Records contained in a dataset

########

## src/rtl/ckto_pkg.sv

```systemverilog
package ckto_pkg;
   // register select codes; offsets are fixed by the address map
   typedef enum logic [2:0] {
      SEL_LIMIT = 3'd0,
      SEL_STAT  = 3'd1,
      SEL_RAW   = 3'd2,
      SEL_IEN   = 3'd3,
      SEL_BMON  = 3'd4
   } ckto_sel_e;

   // status field positions
   localparam int ST_TIMEOUT = 0;
   localparam int ST_ACTIVE  = 1;
   localparam int ST_ABORT   = 2;
   localparam int ST_BITS    = 3;
endpackage

```

## src/rtl/ckto_counter.sv

```systemverilog
module ckto_counter #(
   parameter int CNT_W   = 8,
   parameter int FRAC_W  = 4,
   parameter int MIN_LIM = 2
) (
   input  logic                      clk,
   input  logic                      rst_n,
   input  logic                      start_evt,
   input  logic                      stop_evt,
   input  logic                      bit_tick,
   input  logic [CNT_W-1:0]          limit,
   output logic [CNT_W+FRAC_W-1:0]   cnt,
   output logic                      active,
   output logic                      expire
);
   localparam int TOT_W = CNT_W + FRAC_W;

   logic [TOT_W-1:0] load_val;
   logic             lim_ok;
   logic             last_tick;

   assign load_val  = {limit, {FRAC_W{1'b0}}};
   assign lim_ok    = (limit >= CNT_W'(MIN_LIM));
   assign last_tick = (cnt == TOT_W'(1));

   // expiry: final tick of a running count, with no START/STOP overriding it
   assign expire = active && bit_tick && last_tick && !start_evt && !stop_evt;

   always_ff @(posedge clk or negedge rst_n) begin
      if (!rst_n) begin
         cnt    <= '0;
         active <= 1'b0;
      end else if (stop_evt) begin
         active <= 1'b0;
      end else if (start_evt) begin
         cnt    <= load_val;
         active <= lim_ok;
      end else if (active && bit_tick) begin
         cnt <= cnt - TOT_W'(1);
         if (last_tick) begin
            active <= 1'b0;
         end
      end
   end
endmodule

```

## src/rtl/ckto_abort.sv

```systemverilog
module ckto_abort #(
   parameter bit ABORT_REG = 1'b0
) (
   input  logic clk,
   input  logic rst_n,
   input  logic expire,
   input  logic stop_evt,
   input  logic scl_in,
   input  logic sda_in,
   output logic to_stat,
   output logic abort_req
);
   logic bus_free;
   assign bus_free = scl_in && sda_in;

   always_ff @(posedge clk or negedge rst_n) begin
      if (!rst_n) begin
         to_stat <= 1'b0;
      end else if (stop_evt) begin
         to_stat <= 1'b0;
      end else if (expire) begin
         to_stat <= 1'b1;
      end
   end

   generate
      if (ABORT_REG) begin : g_abort_reg
         logic abort_q;
         always_ff @(posedge clk or negedge rst_n) begin
            if (!rst_n) begin
               abort_q <= 1'b0;
            end else begin
               abort_q <= to_stat && bus_free && !stop_evt;
            end
         end
         assign abort_req = abort_q;
      end else begin : g_abort_comb
         assign abort_req = to_stat && bus_free;
      end
   endgenerate
endmodule

```

## src/rtl/ckto_regs.sv

```systemverilog
module ckto_regs
   import ckto_pkg::*;
#(
   parameter int CNT_W  = 8,
   parameter int ADDR_W = 3
) (
   input  logic              clk,
   input  logic              rst_n,
   input  logic              reg_wr,
   input  logic [ADDR_W-1:0] reg_addr,
   input  logic [CNT_W-1:0]  reg_wdata,
   input  logic              expire,
   input  logic              to_stat,
   input  logic              active,
   input  logic              abort_req,
   input  logic              scl_in,
   input  logic              sda_in,
   output logic [CNT_W-1:0]  limit,
   output logic              raw,
   output logic              ien,
   output logic [CNT_W-1:0]  reg_rdata
);
   logic hit_limit, hit_stat, hit_raw, hit_ien, hit_bmon;

   assign hit_limit = (reg_addr == ADDR_W'(SEL_LIMIT));
   assign hit_stat  = (reg_addr == ADDR_W'(SEL_STAT));
   assign hit_raw   = (reg_addr == ADDR_W'(SEL_RAW));
   assign hit_ien   = (reg_addr == ADDR_W'(SEL_IEN));
   assign hit_bmon  = (reg_addr == ADDR_W'(SEL_BMON));

   logic [ST_BITS-1:0] stat_vec;
   always_comb begin
      stat_vec             = '0;
      stat_vec[ST_TIMEOUT] = to_stat;
      stat_vec[ST_ACTIVE]  = active;
      stat_vec[ST_ABORT]   = abort_req;
   end

   always_ff @(posedge clk or negedge rst_n) begin
      if (!rst_n) begin
         limit <= '0;
         ien   <= 1'b0;
      end else if (reg_wr) begin
         if (hit_limit) limit <= reg_wdata;
         if (hit_ien)   ien   <= reg_wdata[0];
      end
   end

   // set has priority over a clear in the same cycle
   always_ff @(posedge clk or negedge rst_n) begin
      if (!rst_n) begin
         raw <= 1'b0;
      end else if (expire) begin
         raw <= 1'b1;
      end else if (reg_wr && hit_raw && reg_wdata[0]) begin
         raw <= 1'b0;
      end
   end

   always_comb begin
      reg_rdata = '0;
      if (hit_limit)     reg_rdata = limit;
      else if (hit_stat) reg_rdata = CNT_W'(stat_vec);
      else if (hit_raw)  reg_rdata = CNT_W'(raw);
      else if (hit_ien)  reg_rdata = CNT_W'(ien);
      else if (hit_bmon) reg_rdata = CNT_W'({sda_in, scl_in});
   end
endmodule

```

## src/rtl/ckto_monitor.sv

```systemverilog
module ckto_monitor #(
   parameter int CNT_W     = 8,
   parameter int FRAC_W    = 4,
   parameter int MIN_LIM   = 2,
   parameter int ADDR_W    = 3,
   parameter bit ABORT_REG = 1'b0
) (
   input  logic              clk,
   input  logic              rst_n,
   input  logic              reg_wr,
   input  logic [ADDR_W-1:0] reg_addr,
   input  logic [CNT_W-1:0]  reg_wdata,
   output logic [CNT_W-1:0]  reg_rdata,
   input  logic              start_evt,
   input  logic              stop_evt,
   input  logic              bit_tick,
   input  logic              scl_in,
   input  logic              sda_in,
   output logic              abort_req,
   output logic              irq
);
   localparam int TOT_W = CNT_W + FRAC_W;

   generate
      if (CNT_W < ckto_pkg::ST_BITS) begin : g_bad_cnt
         $error("CNT_W too narrow for status fields");
      end
      if (ADDR_W < 3) begin : g_bad_addr
         $error("ADDR_W must cover five registers");
      end
      if (MIN_LIM < 1 || MIN_LIM >= (1 << CNT_W)) begin : g_bad_min
         $error("MIN_LIM out of range");
      end
   endgenerate

   logic [CNT_W-1:0] limit;
   logic [TOT_W-1:0] cnt;
   logic             active, expire, to_stat, raw, ien;

   ckto_counter #(.CNT_W(CNT_W), .FRAC_W(FRAC_W), .MIN_LIM(MIN_LIM)) u_cnt (
      .clk(clk), .rst_n(rst_n), .start_evt(start_evt), .stop_evt(stop_evt),
      .bit_tick(bit_tick), .limit(limit), .cnt(cnt), .active(active), .expire(expire)
   );

   ckto_abort #(.ABORT_REG(ABORT_REG)) u_abt (
      .clk(clk), .rst_n(rst_n), .expire(expire), .stop_evt(stop_evt),
      .scl_in(scl_in), .sda_in(sda_in), .to_stat(to_stat), .abort_req(abort_req)
   );

   ckto_regs #(.CNT_W(CNT_W), .ADDR_W(ADDR_W)) u_regs (
      .clk(clk), .rst_n(rst_n), .reg_wr(reg_wr), .reg_addr(reg_addr),
      .reg_wdata(reg_wdata), .expire(expire), .to_stat(to_stat), .active(active),
      .abort_req(abort_req), .scl_in(scl_in), .sda_in(sda_in), .limit(limit),
      .raw(raw), .ien(ien), .reg_rdata(reg_rdata)
   );

   assign irq = raw && ien;
endmodule

```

########

> [Task requirements]: Reproduce the data above in full. Leave nothing out.

> [Solution to the exercise]:
## src/rtl/ckto_pkg.sv

```systemverilog
package ckto_pkg;
   // register select codes; offsets are fixed by the address map
   typedef enum logic [2:0] {
      SEL_LIMIT = 3'd0,
      SEL_STAT  = 3'd1,
      SEL_RAW   = 3'd2,
      SEL_IEN   = 3'd3,
      SEL_BMON  = 3'd4
   } ckto_sel_e;

   // status field positions
   localparam int ST_TIMEOUT = 0;
   localparam int ST_ACTIVE  = 1;
   localparam int ST_ABORT   = 2;
   localparam int ST_BITS    = 3;
endpackage

```

## src/rtl/ckto_counter.sv

```systemverilog
module ckto_counter #(
   parameter int CNT_W   = 8,
   parameter int FRAC_W  = 4,
   parameter int MIN_LIM = 2
) (
   input  logic                      clk,
   input  logic                      rst_n,
   input  logic                      start_evt,
   input  logic                      stop_evt,
   input  logic                      bit_tick,
   input  logic [CNT_W-1:0]          limit,
   output logic [CNT_W+FRAC_W-1:0]   cnt,
   output logic                      active,
   output logic                      expire
);
   localparam int TOT_W = CNT_W + FRAC_W;

   logic [TOT_W-1:0] load_val;
   logic             lim_ok;
   logic             last_tick;

   assign load_val  = {limit, {FRAC_W{1'b0}}};
   assign lim_ok    = (limit >= CNT_W'(MIN_LIM));
   assign last_tick = (cnt == TOT_W'(1));

   // expiry: final tick of a running count, with no START/STOP overriding it
   assign expire = active && bit_tick && last_tick && !start_evt && !stop_evt;

   always_ff @(posedge clk or negedge rst_n) begin
      if (!rst_n) begin
         cnt    <= '0;
         active <= 1'b0;
      end else if (stop_evt) begin
         active <= 1'b0;
      end else if (start_evt) begin
         cnt    <= load_val;
         active <= lim_ok;
      end else if (active && bit_tick) begin
         cnt <= cnt - TOT_W'(1);
         if (last_tick) begin
            active <= 1'b0;
         end
      end
   end
endmodule

```

## src/rtl/ckto_abort.sv

```systemverilog
module ckto_abort #(
   parameter bit ABORT_REG = 1'b0
) (
   input  logic clk,
   input  logic rst_n,
   input  logic expire,
   input  logic stop_evt,
   input  logic scl_in,
   input  logic sda_in,
   output logic to_stat,
   output logic abort_req
);
   logic bus_free;
   assign bus_free = scl_in && sda_in;

   always_ff @(posedge clk or negedge rst_n) begin
      if (!rst_n) begin
         to_stat <= 1'b0;
      end else if (stop_evt) begin
         to_stat <= 1'b0;
      end else if (expire) begin
         to_stat <= 1'b1;
      end
   end

   generate
      if (ABORT_REG) begin : g_abort_reg
         logic abort_q;
         always_ff @(posedge clk or negedge rst_n) begin
            if (!rst_n) begin
               abort_q <= 1'b0;
            end else begin
               abort_q <= to_stat && bus_free && !stop_evt;
            end
         end
         assign abort_req = abort_q;
      end else begin : g_abort_comb
         assign abort_req = to_stat && bus_free;
      end
   endgenerate
endmodule

```

## src/rtl/ckto_regs.sv

```systemverilog
module ckto_regs
   import ckto_pkg::*;
#(
   parameter int CNT_W  = 8,
   parameter int ADDR_W = 3
) (
   input  logic              clk,
   input  logic              rst_n,
   input  logic              reg_wr,
   input  logic [ADDR_W-1:0] reg_addr,
   input  logic [CNT_W-1:0]  reg_wdata,
   input  logic              expire,
   input  logic              to_stat,
   input  logic              active,
   input  logic              abort_req,
   input  logic              scl_in,
   input  logic              sda_in,
   output logic [CNT_W-1:0]  limit,
   output logic              raw,
   output logic              ien,
   output logic [CNT_W-1:0]  reg_rdata
);
   logic hit_limit, hit_stat, hit_raw, hit_ien, hit_bmon;

   assign hit_limit = (reg_addr == ADDR_W'(SEL_LIMIT));
   assign hit_stat  = (reg_addr == ADDR_W'(SEL_STAT));
   assign hit_raw   = (reg_addr == ADDR_W'(SEL_RAW));
   assign hit_ien   = (reg_addr == ADDR_W'(SEL_IEN));
   assign hit_bmon  = (reg_addr == ADDR_W'(SEL_BMON));

   logic [ST_BITS-1:0] stat_vec;
   always_comb begin
      stat_vec             = '0;
      stat_vec[ST_TIMEOUT] = to_stat;
      stat_vec[ST_ACTIVE]  = active;
      stat_vec[ST_ABORT]   = abort_req;
   end

   always_ff @(posedge clk or negedge rst_n) begin
      if (!rst_n) begin
         limit <= '0;
         ien   <= 1'b0;
      end else if (reg_wr) begin
         if (hit_limit) limit <= reg_wdata;
         if (hit_ien)   ien   <= reg_wdata[0];
      end
   end

   // set has priority over a clear in the same cycle
   always_ff @(posedge clk or negedge rst_n) begin
      if (!rst_n) begin
         raw <= 1'b0;
      end else if (expire) begin
         raw <= 1'b1;
      end else if (reg_wr && hit_raw && reg_wdata[0]) begin
         raw <= 1'b0;
      end
   end

   always_comb begin
      reg_rdata = '0;
      if (hit_limit)     reg_rdata = limit;
      else if (hit_stat) reg_rdata = CNT_W'(stat_vec);
      else if (hit_raw)  reg_rdata = CNT_W'(raw);
      else if (hit_ien)  reg_rdata = CNT_W'(ien);
      else if (hit_bmon) reg_rdata = CNT_W'({sda_in, scl_in});
   end
endmodule

```

## src/rtl/ckto_monitor.sv

```systemverilog
module ckto_monitor #(
   parameter int CNT_W     = 8,
   parameter int FRAC_W    = 4,
   parameter int MIN_LIM   = 2,
   parameter int ADDR_W    = 3,
   parameter bit ABORT_REG = 1'b0
) (
   input  logic              clk,
   input  logic              rst_n,
   input  logic              reg_wr,
   input  logic [ADDR_W-1:0] reg_addr,
   input  logic [CNT_W-1:0]  reg_wdata,
   output logic [CNT_W-1:0]  reg_rdata,
   input  logic              start_evt,
   input  logic              stop_evt,
   input  logic              bit_tick,
   input  logic              scl_in,
   input  logic              sda_in,
   output logic              abort_req,
   output logic              irq
);
   localparam int TOT_W = CNT_W + FRAC_W;

   generate
      if (CNT_W < ckto_pkg::ST_BITS) begin : g_bad_cnt
         $error("CNT_W too narrow for status fields");
      end
      if (ADDR_W < 3) begin : g_bad_addr
         $error("ADDR_W must cover five registers");
      end
      if (MIN_LIM < 1 || MIN_LIM >= (1 << CNT_W)) begin : g_bad_min
         $error("MIN_LIM out of range");
      end
   endgenerate

   logic [CNT_W-1:0] limit;
   logic [TOT_W-1:0] cnt;
   logic             active, expire, to_stat, raw, ien;

   ckto_counter #(.CNT_W(CNT_W), .FRAC_W(FRAC_W), .MIN_LIM(MIN_LIM)) u_cnt (
      .clk(clk), .rst_n(rst_n), .start_evt(start_evt), .stop_evt(stop_evt),
      .bit_tick(bit_tick), .limit(limit), .cnt(cnt), .active(active), .expire(expire)
   );

   ckto_abort #(.ABORT_REG(ABORT_REG)) u_abt (
      .clk(clk), .rst_n(rst_n), .expire(expire), .stop_evt(stop_evt),
      .scl_in(scl_in), .sda_in(sda_in), .to_stat(to_stat), .abort_req(abort_req)
   );

   ckto_regs #(.CNT_W(CNT_W), .ADDR_W(ADDR_W)) u_regs (
      .clk(clk), .rst_n(rst_n), .reg_wr(reg_wr), .reg_addr(reg_addr),
      .reg_wdata(reg_wdata), .expire(expire), .to_stat(to_stat), .active(active),
      .abort_req(abort_req), .scl_in(scl_in), .sda_in(sda_in), .limit(limit),
      .raw(raw), .ien(ien), .reg_rdata(reg_rdata)
   );

   assign irq = raw && ien;
endmodule

```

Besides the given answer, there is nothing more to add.